The days when executives could routinely deduct thousands of dollars in country-club dues as a business expense are long gone. The 1993 tax law, which prohibits taxpayers from writing off expenses stemming from clubs operating for business, pleasure, recreation, or other social purposes, pretty much put the last nail in that perk's coffin. But some "clubs" still qualify for a tax break.
To clarify the broad wording on clubs in the 1993 law, the Internal Revenue Service recently issued a list specifying which clubs are still deductible and which ones aren't. It should come as good news to small-business owners that you can write off dues for civic or public-service organizations, such as Kiwanis, Rotary, and Lions Clubs. Memberships in the local Chamber of Commerce, professional or trade associations, real estate boards, boards of trade, and business leagues are deductible as well.

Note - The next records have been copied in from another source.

## config.mk

```make
export PLATFORM = sky130hd
export DESIGN_NAME = cthn_queue
export DESIGN_NICKNAME = d
export VERILOG_FILES = /design/src/rtl/cthn_pkg.sv /design/src/rtl/cthn_queue.sv
export SDC_FILE = /design/constraint.sdc
export NUM_CORES = 1
export LEC_CHECK = 0
export BUFFER_PORTS_ARGS = -buffer_cell sky130_fd_sc_hd__buf_2
export CAP_MARGIN = 20
export CORE_MARGIN = 4
export CORE_UTILIZATION = 30
export CTS_CLUSTER_SIZE = 28
export DETAILED_ROUTE_END_ITERATION = 10
export PLACE_DENSITY = 0.61
export SLEW_MARGIN = 20
export SYNTH_ARGS = -nofsm -noshare
export SYNTH_HDL_FRONTEND = slang
export SYNTH_SLANG_ARGS = --single-unit
```

## constraint.sdc

```tcl
create_clock -name clock -period 5.15 [get_ports clock]
set_input_delay 0.515 -clock clock [delete_from_list [all_inputs] [get_ports clock]]
set_output_delay 0.515 -clock clock [all_outputs]
set_load 0.01 [all_outputs]
```

## src/rtl/cthn_pkg.sv

```systemverilog
// Shared types and constants for the two-hop neighborhood block.
// Used by the front classifier, the command queue, the back engine and the top level.
package cthn_pkg;

   localparam int MAX_POINTS  = 256;
   localparam int MAX_ENTRIES = 2048;
   localparam int MAX_FOUND   = 64;

   localparam int PT_W    = $clog2(MAX_POINTS);
   localparam int RS_AW   = $clog2(MAX_POINTS + 1);
   localparam int NT_AW   = $clog2(MAX_ENTRIES);
   localparam int FD_AW   = $clog2(MAX_FOUND);
   localparam int CNT_W   = $clog2(MAX_FOUND + 1);
   localparam int OFF_W   = 12;
   localparam int NP_W    = 9;

   localparam logic [1:0] CMD_ROW   = 2'd0;
   localparam logic [1:0] CMD_ENT   = 2'd1;
   localparam logic [1:0] CMD_QUERY = 2'd2;

   localparam logic [1:0] STS_OK    = 2'd0;
   localparam logic [1:0] STS_EMPTY = 2'd1;
   localparam logic [1:0] STS_BAD   = 2'd2;
   localparam logic [1:0] STS_TRUNC = 2'd3;

   typedef struct packed {
      logic [1:0]  command;
      logic [10:0] address;
      logic [11:0] value;
   } req_type;

   typedef struct packed {
      logic [7:0] neighbour;
      logic       last;
      logic [1:0] status;
   } rsp_type;

   typedef enum logic [1:0] {
      OP_ROW,
      OP_ENT,
      OP_QUERY
   } op_type;

   typedef struct packed {
      op_type      op;
      logic [10:0] address;
      logic [11:0] value;
   } cmd_type;

endpackage

```

## src/rtl/cthn_queue.sv

```systemverilog
// Two-entry command queue between the front classifier and the back engine.
// Depends on cthn_pkg for the command type.
module cthn_queue import cthn_pkg::*; (
   input  logic    clock,
   input  logic    reset,
   input  logic    push,
   input  cmd_type push_cmd,
   input  logic    pop,
   output logic    full,
   output logic    not_empty,
   output cmd_type head
);

   cmd_type    slot_ff [2];
   logic       wr_ptr_ff;
   logic       rd_ptr_ff;
   logic [1:0] count_ff;

   always_ff @(posedge clock) begin
      if (push) begin
         slot_ff[wr_ptr_ff] <= push_cmd;
      end
   end

   always_ff @(posedge clock) begin
      if (reset) begin
         wr_ptr_ff <= 1'b0;
         rd_ptr_ff <= 1'b0;
         count_ff <= 2'd0;
      end else begin
         if (push) begin
            wr_ptr_ff <= !wr_ptr_ff;
         end
         if (pop) begin
            rd_ptr_ff <= !rd_ptr_ff;
         end
         count_ff <= count_ff + {1'b0, push} - {1'b0, pop};
      end
   end

   assign full = (count_ff == 2'd2);
   assign not_empty = (count_ff != 2'd0);
   assign head = slot_ff[rd_ptr_ff];

endmodule

```

* Word level (Yosys, flattened, before mapping)
Memory sizes are Yosys's and may differ from the RTL's. A register that Yosys moved wholly into a read port is not among the register bits. Cells that the tools add are included.
Cells by class: eq/ne operators 1, muxes and demuxes 4, add/sub/neg operators 2, reductions and logical operators 3
Operator list (number):
- 1-bit 2-to-1 mux | 4
- 2-bit by 1-bit adder with 2-bit output | 1
- 2-bit equality test (second input constant) | 1
- 1-bit logical NOT | 2
- 2-bit nonzero test | 1
- 2-bit by 1-bit subtractor with 2-bit output | 1
Word-level totals: output and inout bits 27, RAM bits 50, word-level logic and storage cells 14, memories kept 1, register bits 4, input port bits 29
Memory list:
- slot_ff | depth 2, bits a word 25, rd ports 1, clocked after memory_dff 1, write ports 1, line cthn_queue.sv:14 | cmd_type slot_ff [2];

* Longest topological paths before layout
Gate-level depths: netlist of the first run.
depth in word-level cells 3, depth in mapped cells 6, mapped depth without buffers 6

* Worst setup path after synthesis of the first run
No wires, ideal clock.
path kind input port to flip-flop, from in push, to mem slot_ff[0][0] (netlist bit) (enable), library setup time 0.410 ns, setup slack 3.077 ns, data arrival time 1.664 ns, buffers on the path 0, stages on the path 1, data required time 4.740 ns, path through nor2b_1
Between the ends: word-level cells in the longest chain between the ends 2
Ends and longest elaborated chain:
- start, declared | line cthn_queue.sv:6 | input logic push,
- 1-bit 2-to-1 mux | line cthn_queue.sv:20 | if (push) begin
- 1-bit 2-to-1 mux (not written as such) | line cthn_queue.sv:21 | slot_ff[wr_ptr_ff] <= push_cmd;
- end, declared | line cthn_queue.sv:14
No other way between the ends.

==> flow_summary_export.csv, run 1 <==
group,metric,value,unit
clock_network,cts_tree,"yes",
global_routing,grt_usage,8.24,%
clock_network,clock-sinks,55,
pwr,ir_worst_vdd,0.187,mV
pwr,power_frac_seq,57.8,%
synth,synthArstFlopShare,0,%
routing,routed_wl,3460,µm
synth,yosys-top-cells-count,"50 x edfxtp_1, 20 x mux2_4, 5 x dfxtp_1, 5 x mux2_2, 4 x nor2_1",
global_routing,grt_pass1_vias,1074,
pwr,p_int,0.734,mW
die,die_h,92.2,µm
pwr,p_clk_share,28.9,%
place,post_dp_cell_area,0.00249,mm²
clock_network,cts_buffers,5,
sta,slew_headroom,45.2,%
hold_path,min_from,"push_cmd[10]",
routing,wire_per_inst,13.5,µm
clock_network,clk_path_buf_depth,2,
place,hpwl,2380,µm
finish,syn_to_final_growth,22.0,%
routing,routed_via_density,4.00,
sta,finalCritPeriodShare,43.8,%
sta,grt_setup_unrepaired,"no",
setup_path,crit_path_max_incr_delay,0.86,ns
clock_network,cts_setup_buffers,0,
pwr,p_leak,1.02,nW
sta,timing.final.crit_period,2.25,ns
setup_path,cp.arrival,1.74,ns
synth,netlist_area,0.00213,mm²
hold_path,min_delay_path_depth,1,
synth,yosysMostFrequentCell,"edfxtp_1",
setup_path,cpMaxStageDelayCell,"dfxtp_2",
die,start_util,31.2,%
routing,ant_nets,0,
clock_network,htreeDepth,2,
clock_network,root_buffer,"clkbuf_8",
pwr,power_density,359,mW/mm²
sta,max_freq,0.443,GHz
synth,synth-main-ff-cell,"edfxtp_1",
global_routing,antenna_found_initial,0,
clock_network,postCtsHoldBufs,0,
sta,finClkSkew,0.00500,ns
setup_path,path_cells,"mux2_2 -> buf_2",
synth,yosys-top-cells-area,"edfxtp_1 71%, mux2_4 14%, dfxtp_1 4.7%",
synth,syn-num-nets,130,
clock_network,cts.repair.resized,0,
synth,yosysWarnings,0,
place,gp_congestion,0.620,
setup_path,startpoint_type,"register",
setup_path,worstPathRequired,4.64,ns
synth,syn_avg_cell_area,21.5,µm²
setup_path,reg2reg_depth,2,
setup_path,crit_fanout,25,
synth,synthCells,99,
hold_path,holdPathEnd,"slot_ff[1][10]",
synth,yosysTopAreaCell,"edfxtp_1",
pwr,power_switching,0.198,mW
sta,worst_pin_slew,0.822,ns
routing,drc_errors,0,
die,row_count,30,
finish,drive_above_1_share,57.5,%
global_routing,grt.overflow.total,0,
setup_path,rrSetupSlack,3.74,ns
finish,num-fill-cells,664,
finish,final_nets,191,
global_routing,grt_max_degree,26,
routing,drt_pass1_iterations,4,
die,dieArea,0.00851,mm²
sta,setup_viol,0,
die,die_w,92.2,µm
finish,finish.utilization,38.0,%
clock_network,clk_latency,0.29,ns
die,io_pins,56,
setup_path,crit_path_end_kind,"output port",
setup_path,r2r_end,"slot_ff[1][14]",
die,design.core.area,0.00683,mm²
routing,vias,1025,
synth,ys_ff_latch,55,
global_routing,grt_pass1_wl,5270,µm
finish,n_antenna_cell,0,
pwr,p_comb_share,13.3,%
pwr,switching_share,21.3,%
sta,hold_viol,0,
synth,synthDominantCellAreaShare,70.5,%
clock_network,clkTransAtPathRegs,0.09,ns
finish,stdcell_area,0.00260,mm²
synth,ys_seq_area_share,75.2,%
sta,fin_setup_tns,0,ns
sta,slew_viol_final,0,
synth,synth.distinct_cells,14,
setup_path,timing.rr.start,"wr_ptr_ff",
place,io_buffer_count,55,
flow_run,max-cap-violations,0,
hold_path,hp-class,"input pin to register",
routing,drt_iter0_markers,41,
synth,synth_edf_count,50,
status,run_status,"complete, no violations",
setup_path,worst-setup-path-type,"register to output port",
through the flow:
stage / instances / power [mW] / setup WS [ns] / hold slack [ns]
finish: 256 / 0.932 / 2.90 / 0.404
global route: 256 / 0.978 / 2.78 / 0.384
CTS: 256 / 0.947 / 2.84 / 0.394
detailed placement: 249 / 0.678 / 3.17 / 0.501
global placement: 249 / 0.675 / 3.20 / 0.495
floorplan: 99 / 0.632 / 3.08 / 0.480
placed cells by master (no fill, tap or decap), drive strengths merged:
cell type  netlist  final
buf              3     57
edfxtp          50     50
mux2            25     25
clkbuf           0      5
dfxtp            5      5
nor2             4      4
nor2b            3      3
inv              2      2
xnor2            2      2
ha               2      2
or2              1      1
and2             1      1
xnor3            1      1
clkinvlp         0      1
bufinv           0      1
state kept, by name, summed over array words and instances (netlist names), named ones only:
signal,flops
slot_ff,50
count_ff,2
rd_ptr_ff,1
wr_ptr_ff,1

How do you figure out what's verboten if your club isn't on the IRS list? The law hinges on a somewhat fuzzy distinction between whether or not one of the club's principal purposes is to provide entertainment. The new regulations even state that if one of the organizations otherwise excepted from the rule provides entertainment to its members as a primary purpose, its dues are not deductible. That provision may be intended to block deductions for clubs that are civic in nature but have an important entertainment focus, such as New Orleans Carnival clubs, says Thomas Brantley, senior editor at Research Institute of America, which tracks changes in tax law.

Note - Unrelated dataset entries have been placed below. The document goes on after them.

### src/rtl/core/swlrl_ctrl.sv
module swlrl_ctrl (
  input  logic                           clk_i,
  input  logic                           rst_ni,
  swlrl_req_if.sink                      req_i,
  swlrl_rsp_if.source                    rsp_o,
  input  logic [swlrl_pkg::MAXREQ_W-1:0] max_req_i,
  input  logic [swlrl_pkg::WINDOW_W-1:0] window_i,
  output swlrl_pkg::mem_req_t            mem_req_o,
  input  logic [swlrl_pkg::STAMP_W-1:0]  rd_data_i
);
  import swlrl_pkg::*;

  ctrl_state_e          state_q, state_d;
  logic [IDX_W-1:0]     head_q;
  logic [CNT_W-1:0]     count_q;
  logic [STAMP_W-1:0]   now_q;
  logic                 out_valid_q;
  logic                 allowed_q;
  logic [REMAIN_W-1:0]  remaining_q;
  logic [RETRY_W-1:0]   retry_q;

  logic [STAMP_W-1:0]   age;
  logic                 expire;
  logic                 out_free;
  logic                 finish;
  logic                 admit;
  logic [CNT_W-1:0]     limit;
  logic [IDX_W-1:0]     head_inc;
  logic [CNT_W:0]       tail_sum;
  logic [IDX_W-1:0]     tail;
  logic                 req_fire;

  assign req_fire = req_i.valid && req_i.ready;
  assign age      = now_q - rd_data_i;
  assign expire   = (state_q == ST_CHECK) && (count_q != '0)
                    && (age >= {1'b0, window_i});
  assign out_free = !out_valid_q || rsp_o.ready;
  assign finish   = (state_q == ST_CHECK) && !expire && out_free;
  assign limit    = (32'(max_req_i) > RING_DEPTH) ? CNT_W'(RING_DEPTH) : CNT_W'(max_req_i);
  assign admit    = count_q < limit;
  assign head_inc = (head_q == IDX_W'(RING_DEPTH - 1)) ? '0 : head_q + IDX_W'(1);
  assign tail_sum = (CNT_W+1)'(head_q) + (CNT_W+1)'(count_q);
  assign tail     = (tail_sum >= (CNT_W+1)'(RING_DEPTH))
                    ? IDX_W'(tail_sum - (CNT_W+1)'(RING_DEPTH)) : IDX_W'(tail_sum);

  // next state
  always_comb begin
    state_d = state_q;
    unique case (state_q)
      ST_IDLE:  if (req_i.valid) state_d = ST_CHECK;
      ST_CHECK: if (finish) state_d = ST_IDLE;
      default:  state_d = ST_IDLE;
    endcase
  end

  // outputs
  always_comb begin
    req_i.ready       = 1'b0;
    mem_req_o         = '0;
    mem_req_o.wr_addr = tail;
    mem_req_o.wr_data = now_q;
    mem_req_o.rd_addr = head_q;
    unique case (state_q)
      ST_IDLE: begin
        req_i.ready     = 1'b1;
        mem_req_o.rd_en = req_i.valid;
      end
      ST_CHECK: begin
        // expired head: pop it and fetch the next one
        mem_req_o.rd_en   = expire;
        mem_req_o.rd_addr = head_inc;
        mem_req_o.wr_en   = finish && admit;
      end
      default: ;
    endcase
  end

  always_ff @(posedge clk_i or negedge rst_ni) begin
    if (!rst_ni) begin
      state_q     <= ST_IDLE;
      head_q      <= '0;
      count_q     <= '0;
      out_valid_q <= 1'b0;
    end else begin
      state_q <= state_d;
      if (expire) begin
        head_q  <= head_inc;
        count_q <= count_q - CNT_W'(1);
      end else if (finish && admit) begin
        count_q <= count_q + CNT_W'(1);
      end
      if (finish) begin
        out_valid_q <= 1'b1;
      end else if (rsp_o.ready) begin
        out_valid_q <= 1'b0;
      end
    end
  end

  always_ff @(posedge clk_i) begin
    if (req_fire) begin
      now_q <= req_i.now_ms;
    end
    if (finish) begin
      allowed_q   <= admit;
      remaining_q <= admit ? REMAIN_W'(limit - count_q - CNT_W'(1)) : '0;
      retry_q     <= (!admit && count_q != '0) ? window_i - age[RETRY_W-1:0] : '0;
    end
  end

  assign rsp_o.valid          = out_valid_q;
  assign rsp_o.allowed        = allowed_q;
  assign rsp_o.remaining      = remaining_q;
  assign rsp_o.retry_after_ms = retry_q;

endmodule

For the most part, the IRS list of the clubs whose dues definitely are not deductible includes the usual suspects: country clubs, golf and athletic clubs, and business-lunch clubs. The only surprise is that dues for airline and hotel clubs don't meet IRS approval, says Carol Caruthers, national director of personal financial services for Price Waterhouse. "I don't think there are very many people who see those as party places," she says. Rather, airline clubs provide work or meeting space for business travelers before or after flights.
KEEP TABS. Just because you can't urite off dues doesn't mean you can't use your club for business. If you and a potential client spend the afternoon at your athletic club, the IRS still lets you deduct expenses such as guest fees and meals. Then, the usual rules for travel-and-entertainment costs apply. You must show you needed to spend the money to conduct business, and when documenting expenses, you must include the business relationship and business purpose or benefit derived.
Elimination of deductions for most club dues has been a blow to the self-employed, says Linda Gimbel, spokesperson for National Small Business United. "For a small-business owner, networking at a club is like advertising." It may seem small consolation that you can deduct your Kiwanis dues when, in the old days, the government helped underwrite your country-club membership. But if you can shave a few dollars off your tax bill by belonging to an organization that benefits your business, you might as well join the club.